• _WHAT THIS TASK INVOLVES_
Please report, as a single number, how many lines in the entries include the string "placement".

• _DATA EXTRACT_
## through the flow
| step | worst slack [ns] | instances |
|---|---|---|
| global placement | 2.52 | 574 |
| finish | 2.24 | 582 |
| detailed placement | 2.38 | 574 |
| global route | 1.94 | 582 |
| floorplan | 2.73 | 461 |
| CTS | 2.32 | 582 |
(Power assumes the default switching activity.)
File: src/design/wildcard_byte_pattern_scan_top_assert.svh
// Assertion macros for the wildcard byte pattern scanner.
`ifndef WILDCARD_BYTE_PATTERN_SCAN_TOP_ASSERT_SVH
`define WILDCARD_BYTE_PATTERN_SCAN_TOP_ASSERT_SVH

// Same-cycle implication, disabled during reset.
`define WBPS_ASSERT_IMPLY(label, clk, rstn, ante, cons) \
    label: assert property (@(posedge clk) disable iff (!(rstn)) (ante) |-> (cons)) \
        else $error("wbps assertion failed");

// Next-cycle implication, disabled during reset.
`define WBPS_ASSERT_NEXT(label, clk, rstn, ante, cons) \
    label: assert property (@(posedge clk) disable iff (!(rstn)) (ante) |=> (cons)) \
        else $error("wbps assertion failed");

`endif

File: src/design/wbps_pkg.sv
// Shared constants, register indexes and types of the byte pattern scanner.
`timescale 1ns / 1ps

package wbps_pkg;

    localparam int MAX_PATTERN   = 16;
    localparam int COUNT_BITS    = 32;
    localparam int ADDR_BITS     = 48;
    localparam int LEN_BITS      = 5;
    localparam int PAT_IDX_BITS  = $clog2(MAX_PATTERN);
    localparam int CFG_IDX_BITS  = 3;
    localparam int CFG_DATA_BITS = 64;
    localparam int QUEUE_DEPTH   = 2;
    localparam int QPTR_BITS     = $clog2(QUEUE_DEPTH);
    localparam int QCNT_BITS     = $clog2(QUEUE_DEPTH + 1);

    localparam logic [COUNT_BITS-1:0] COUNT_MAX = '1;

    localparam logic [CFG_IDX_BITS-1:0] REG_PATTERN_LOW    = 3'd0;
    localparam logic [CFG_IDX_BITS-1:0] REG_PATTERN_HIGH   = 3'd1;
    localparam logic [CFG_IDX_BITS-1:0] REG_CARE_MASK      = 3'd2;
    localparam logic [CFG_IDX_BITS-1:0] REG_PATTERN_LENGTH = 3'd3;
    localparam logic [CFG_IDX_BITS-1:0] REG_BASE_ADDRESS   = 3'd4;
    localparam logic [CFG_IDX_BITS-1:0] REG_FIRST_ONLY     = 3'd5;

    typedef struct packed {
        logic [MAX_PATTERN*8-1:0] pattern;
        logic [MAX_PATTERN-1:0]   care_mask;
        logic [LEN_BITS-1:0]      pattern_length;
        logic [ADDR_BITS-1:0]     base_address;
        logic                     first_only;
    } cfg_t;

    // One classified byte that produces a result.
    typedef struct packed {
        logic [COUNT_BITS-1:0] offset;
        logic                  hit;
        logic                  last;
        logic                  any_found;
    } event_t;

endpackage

--

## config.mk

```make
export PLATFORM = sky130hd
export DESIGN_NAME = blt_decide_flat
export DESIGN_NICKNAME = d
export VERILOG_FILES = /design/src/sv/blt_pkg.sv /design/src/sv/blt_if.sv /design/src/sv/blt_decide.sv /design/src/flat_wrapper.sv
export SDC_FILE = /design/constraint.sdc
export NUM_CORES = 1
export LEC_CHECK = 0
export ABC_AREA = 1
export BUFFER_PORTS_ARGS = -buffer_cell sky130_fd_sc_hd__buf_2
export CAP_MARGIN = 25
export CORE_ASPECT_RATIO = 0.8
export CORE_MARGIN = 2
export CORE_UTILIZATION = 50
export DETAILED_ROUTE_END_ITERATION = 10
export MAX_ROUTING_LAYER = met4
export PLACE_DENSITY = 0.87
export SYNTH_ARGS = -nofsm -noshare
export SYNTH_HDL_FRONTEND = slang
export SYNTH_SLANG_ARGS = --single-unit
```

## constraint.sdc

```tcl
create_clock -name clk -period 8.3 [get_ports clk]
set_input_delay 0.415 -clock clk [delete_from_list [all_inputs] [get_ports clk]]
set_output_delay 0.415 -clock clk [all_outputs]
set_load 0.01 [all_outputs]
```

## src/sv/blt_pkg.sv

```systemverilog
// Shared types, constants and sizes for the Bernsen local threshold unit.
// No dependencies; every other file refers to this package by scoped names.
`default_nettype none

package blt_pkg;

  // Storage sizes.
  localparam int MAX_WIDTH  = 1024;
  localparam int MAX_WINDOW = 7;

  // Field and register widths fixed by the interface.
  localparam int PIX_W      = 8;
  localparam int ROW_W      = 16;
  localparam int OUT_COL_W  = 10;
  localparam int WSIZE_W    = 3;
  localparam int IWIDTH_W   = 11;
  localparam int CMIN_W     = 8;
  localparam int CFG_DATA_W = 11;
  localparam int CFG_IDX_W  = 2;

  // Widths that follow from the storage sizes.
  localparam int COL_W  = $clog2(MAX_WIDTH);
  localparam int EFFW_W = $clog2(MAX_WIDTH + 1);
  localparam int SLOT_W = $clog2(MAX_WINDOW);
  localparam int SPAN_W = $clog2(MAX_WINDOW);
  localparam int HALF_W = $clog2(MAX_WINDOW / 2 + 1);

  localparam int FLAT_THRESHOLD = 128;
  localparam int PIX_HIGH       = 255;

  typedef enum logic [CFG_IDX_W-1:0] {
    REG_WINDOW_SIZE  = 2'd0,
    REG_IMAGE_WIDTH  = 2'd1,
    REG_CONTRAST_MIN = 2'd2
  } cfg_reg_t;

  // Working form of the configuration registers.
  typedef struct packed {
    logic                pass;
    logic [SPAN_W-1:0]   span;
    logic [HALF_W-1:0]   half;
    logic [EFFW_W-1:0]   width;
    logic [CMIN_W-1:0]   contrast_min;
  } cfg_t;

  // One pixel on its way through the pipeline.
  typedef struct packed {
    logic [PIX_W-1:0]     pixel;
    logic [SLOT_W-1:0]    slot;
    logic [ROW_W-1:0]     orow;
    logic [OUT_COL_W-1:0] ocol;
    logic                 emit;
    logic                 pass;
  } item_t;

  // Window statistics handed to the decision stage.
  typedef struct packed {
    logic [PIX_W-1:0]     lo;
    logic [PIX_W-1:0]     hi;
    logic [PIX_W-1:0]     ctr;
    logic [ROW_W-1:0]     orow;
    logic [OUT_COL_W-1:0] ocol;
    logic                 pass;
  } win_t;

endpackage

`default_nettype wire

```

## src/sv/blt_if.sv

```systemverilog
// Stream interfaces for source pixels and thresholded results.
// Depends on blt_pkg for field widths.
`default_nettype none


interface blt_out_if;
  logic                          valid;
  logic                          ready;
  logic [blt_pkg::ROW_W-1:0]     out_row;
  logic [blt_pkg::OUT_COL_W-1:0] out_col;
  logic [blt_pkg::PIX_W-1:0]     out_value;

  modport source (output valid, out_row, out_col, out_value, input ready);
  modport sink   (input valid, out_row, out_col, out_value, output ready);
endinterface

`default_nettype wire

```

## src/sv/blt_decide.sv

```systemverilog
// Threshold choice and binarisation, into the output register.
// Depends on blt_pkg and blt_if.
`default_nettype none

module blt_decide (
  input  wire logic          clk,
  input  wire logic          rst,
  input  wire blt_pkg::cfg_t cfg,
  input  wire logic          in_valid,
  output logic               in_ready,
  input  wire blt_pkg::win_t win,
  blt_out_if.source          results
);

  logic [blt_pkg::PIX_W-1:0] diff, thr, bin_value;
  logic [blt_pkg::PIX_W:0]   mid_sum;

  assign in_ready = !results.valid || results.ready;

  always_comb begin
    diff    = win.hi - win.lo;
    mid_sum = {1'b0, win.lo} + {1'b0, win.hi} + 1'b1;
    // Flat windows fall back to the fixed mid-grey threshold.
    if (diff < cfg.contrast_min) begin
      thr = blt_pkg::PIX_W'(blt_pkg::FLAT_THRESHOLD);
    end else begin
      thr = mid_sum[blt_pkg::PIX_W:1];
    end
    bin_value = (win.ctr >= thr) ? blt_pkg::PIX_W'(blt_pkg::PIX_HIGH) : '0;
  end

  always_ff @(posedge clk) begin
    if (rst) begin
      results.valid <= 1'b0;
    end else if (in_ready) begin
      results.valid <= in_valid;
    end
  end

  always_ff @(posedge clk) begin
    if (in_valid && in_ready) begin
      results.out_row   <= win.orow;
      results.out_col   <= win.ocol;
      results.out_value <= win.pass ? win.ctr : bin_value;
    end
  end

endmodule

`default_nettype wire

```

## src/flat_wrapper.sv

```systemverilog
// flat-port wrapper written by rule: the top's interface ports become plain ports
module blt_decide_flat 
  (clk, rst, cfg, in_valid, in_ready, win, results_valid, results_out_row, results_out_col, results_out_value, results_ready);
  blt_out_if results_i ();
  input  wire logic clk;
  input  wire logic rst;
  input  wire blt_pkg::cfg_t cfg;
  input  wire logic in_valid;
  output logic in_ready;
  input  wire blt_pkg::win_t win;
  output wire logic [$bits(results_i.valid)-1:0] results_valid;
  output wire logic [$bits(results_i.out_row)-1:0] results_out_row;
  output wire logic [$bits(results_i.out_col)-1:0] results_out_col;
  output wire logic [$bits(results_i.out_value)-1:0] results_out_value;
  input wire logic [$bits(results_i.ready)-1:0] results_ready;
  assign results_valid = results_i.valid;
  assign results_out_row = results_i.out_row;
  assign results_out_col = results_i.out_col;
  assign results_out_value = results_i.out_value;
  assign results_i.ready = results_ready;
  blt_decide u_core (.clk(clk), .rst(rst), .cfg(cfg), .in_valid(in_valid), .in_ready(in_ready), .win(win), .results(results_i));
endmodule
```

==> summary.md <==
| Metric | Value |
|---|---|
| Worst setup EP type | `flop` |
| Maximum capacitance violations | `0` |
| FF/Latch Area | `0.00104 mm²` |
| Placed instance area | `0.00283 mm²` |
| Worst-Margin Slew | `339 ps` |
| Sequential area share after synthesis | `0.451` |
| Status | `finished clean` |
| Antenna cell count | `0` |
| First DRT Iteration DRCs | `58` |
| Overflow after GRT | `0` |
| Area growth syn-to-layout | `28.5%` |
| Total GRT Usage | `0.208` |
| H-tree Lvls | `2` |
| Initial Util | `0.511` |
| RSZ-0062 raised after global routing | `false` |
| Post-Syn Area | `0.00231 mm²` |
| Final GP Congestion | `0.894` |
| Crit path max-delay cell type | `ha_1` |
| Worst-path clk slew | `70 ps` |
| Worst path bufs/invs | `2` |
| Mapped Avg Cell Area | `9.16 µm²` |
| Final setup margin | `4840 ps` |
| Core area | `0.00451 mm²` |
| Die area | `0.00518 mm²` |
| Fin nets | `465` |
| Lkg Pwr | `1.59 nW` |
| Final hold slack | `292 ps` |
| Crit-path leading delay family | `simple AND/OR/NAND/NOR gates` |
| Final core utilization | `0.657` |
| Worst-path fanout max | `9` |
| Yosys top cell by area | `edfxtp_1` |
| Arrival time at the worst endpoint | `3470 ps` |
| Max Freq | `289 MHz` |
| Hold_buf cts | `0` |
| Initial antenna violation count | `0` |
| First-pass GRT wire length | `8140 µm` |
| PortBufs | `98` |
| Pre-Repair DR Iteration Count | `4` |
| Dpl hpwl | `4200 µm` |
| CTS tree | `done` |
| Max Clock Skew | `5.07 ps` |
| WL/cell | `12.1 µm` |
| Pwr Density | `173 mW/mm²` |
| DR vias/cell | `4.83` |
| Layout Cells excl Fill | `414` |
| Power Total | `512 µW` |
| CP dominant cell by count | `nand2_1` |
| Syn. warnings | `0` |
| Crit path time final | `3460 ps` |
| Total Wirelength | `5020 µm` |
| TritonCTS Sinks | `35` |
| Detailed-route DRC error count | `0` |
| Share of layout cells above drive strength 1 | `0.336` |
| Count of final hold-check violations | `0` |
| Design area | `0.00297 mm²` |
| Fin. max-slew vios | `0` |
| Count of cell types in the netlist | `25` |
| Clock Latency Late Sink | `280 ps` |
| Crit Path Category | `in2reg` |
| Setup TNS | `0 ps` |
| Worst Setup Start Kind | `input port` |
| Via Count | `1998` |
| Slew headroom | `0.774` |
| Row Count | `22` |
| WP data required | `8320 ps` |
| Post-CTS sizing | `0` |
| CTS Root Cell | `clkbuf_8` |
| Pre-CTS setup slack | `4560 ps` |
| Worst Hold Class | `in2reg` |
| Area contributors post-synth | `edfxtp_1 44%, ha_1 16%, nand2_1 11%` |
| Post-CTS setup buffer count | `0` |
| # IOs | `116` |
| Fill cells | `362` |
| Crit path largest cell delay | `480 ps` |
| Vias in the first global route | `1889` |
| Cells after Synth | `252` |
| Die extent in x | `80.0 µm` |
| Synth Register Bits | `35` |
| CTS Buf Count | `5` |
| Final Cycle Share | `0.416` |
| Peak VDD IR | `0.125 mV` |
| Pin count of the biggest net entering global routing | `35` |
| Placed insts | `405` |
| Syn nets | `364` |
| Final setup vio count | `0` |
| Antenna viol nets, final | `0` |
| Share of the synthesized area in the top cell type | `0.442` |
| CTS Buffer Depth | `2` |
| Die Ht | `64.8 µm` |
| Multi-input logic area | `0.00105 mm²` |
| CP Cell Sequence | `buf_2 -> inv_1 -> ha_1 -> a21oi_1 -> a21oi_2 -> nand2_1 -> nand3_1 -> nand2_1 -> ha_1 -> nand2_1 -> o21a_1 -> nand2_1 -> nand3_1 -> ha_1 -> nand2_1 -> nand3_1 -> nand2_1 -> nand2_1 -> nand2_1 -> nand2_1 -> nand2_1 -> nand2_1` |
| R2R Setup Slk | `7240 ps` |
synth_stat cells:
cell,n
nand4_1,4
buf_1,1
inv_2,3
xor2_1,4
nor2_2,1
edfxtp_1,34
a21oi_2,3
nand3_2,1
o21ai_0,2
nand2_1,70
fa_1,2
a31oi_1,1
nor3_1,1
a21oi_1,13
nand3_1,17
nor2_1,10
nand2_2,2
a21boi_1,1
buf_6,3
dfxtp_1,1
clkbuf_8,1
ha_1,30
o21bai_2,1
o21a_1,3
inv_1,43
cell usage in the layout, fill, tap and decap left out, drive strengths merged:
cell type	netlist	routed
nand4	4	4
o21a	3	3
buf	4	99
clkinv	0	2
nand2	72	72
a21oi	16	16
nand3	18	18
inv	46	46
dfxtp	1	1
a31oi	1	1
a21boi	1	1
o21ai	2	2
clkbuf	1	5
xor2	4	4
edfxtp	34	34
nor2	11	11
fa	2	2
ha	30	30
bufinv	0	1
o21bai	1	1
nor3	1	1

• _TASK RESPONSE_
2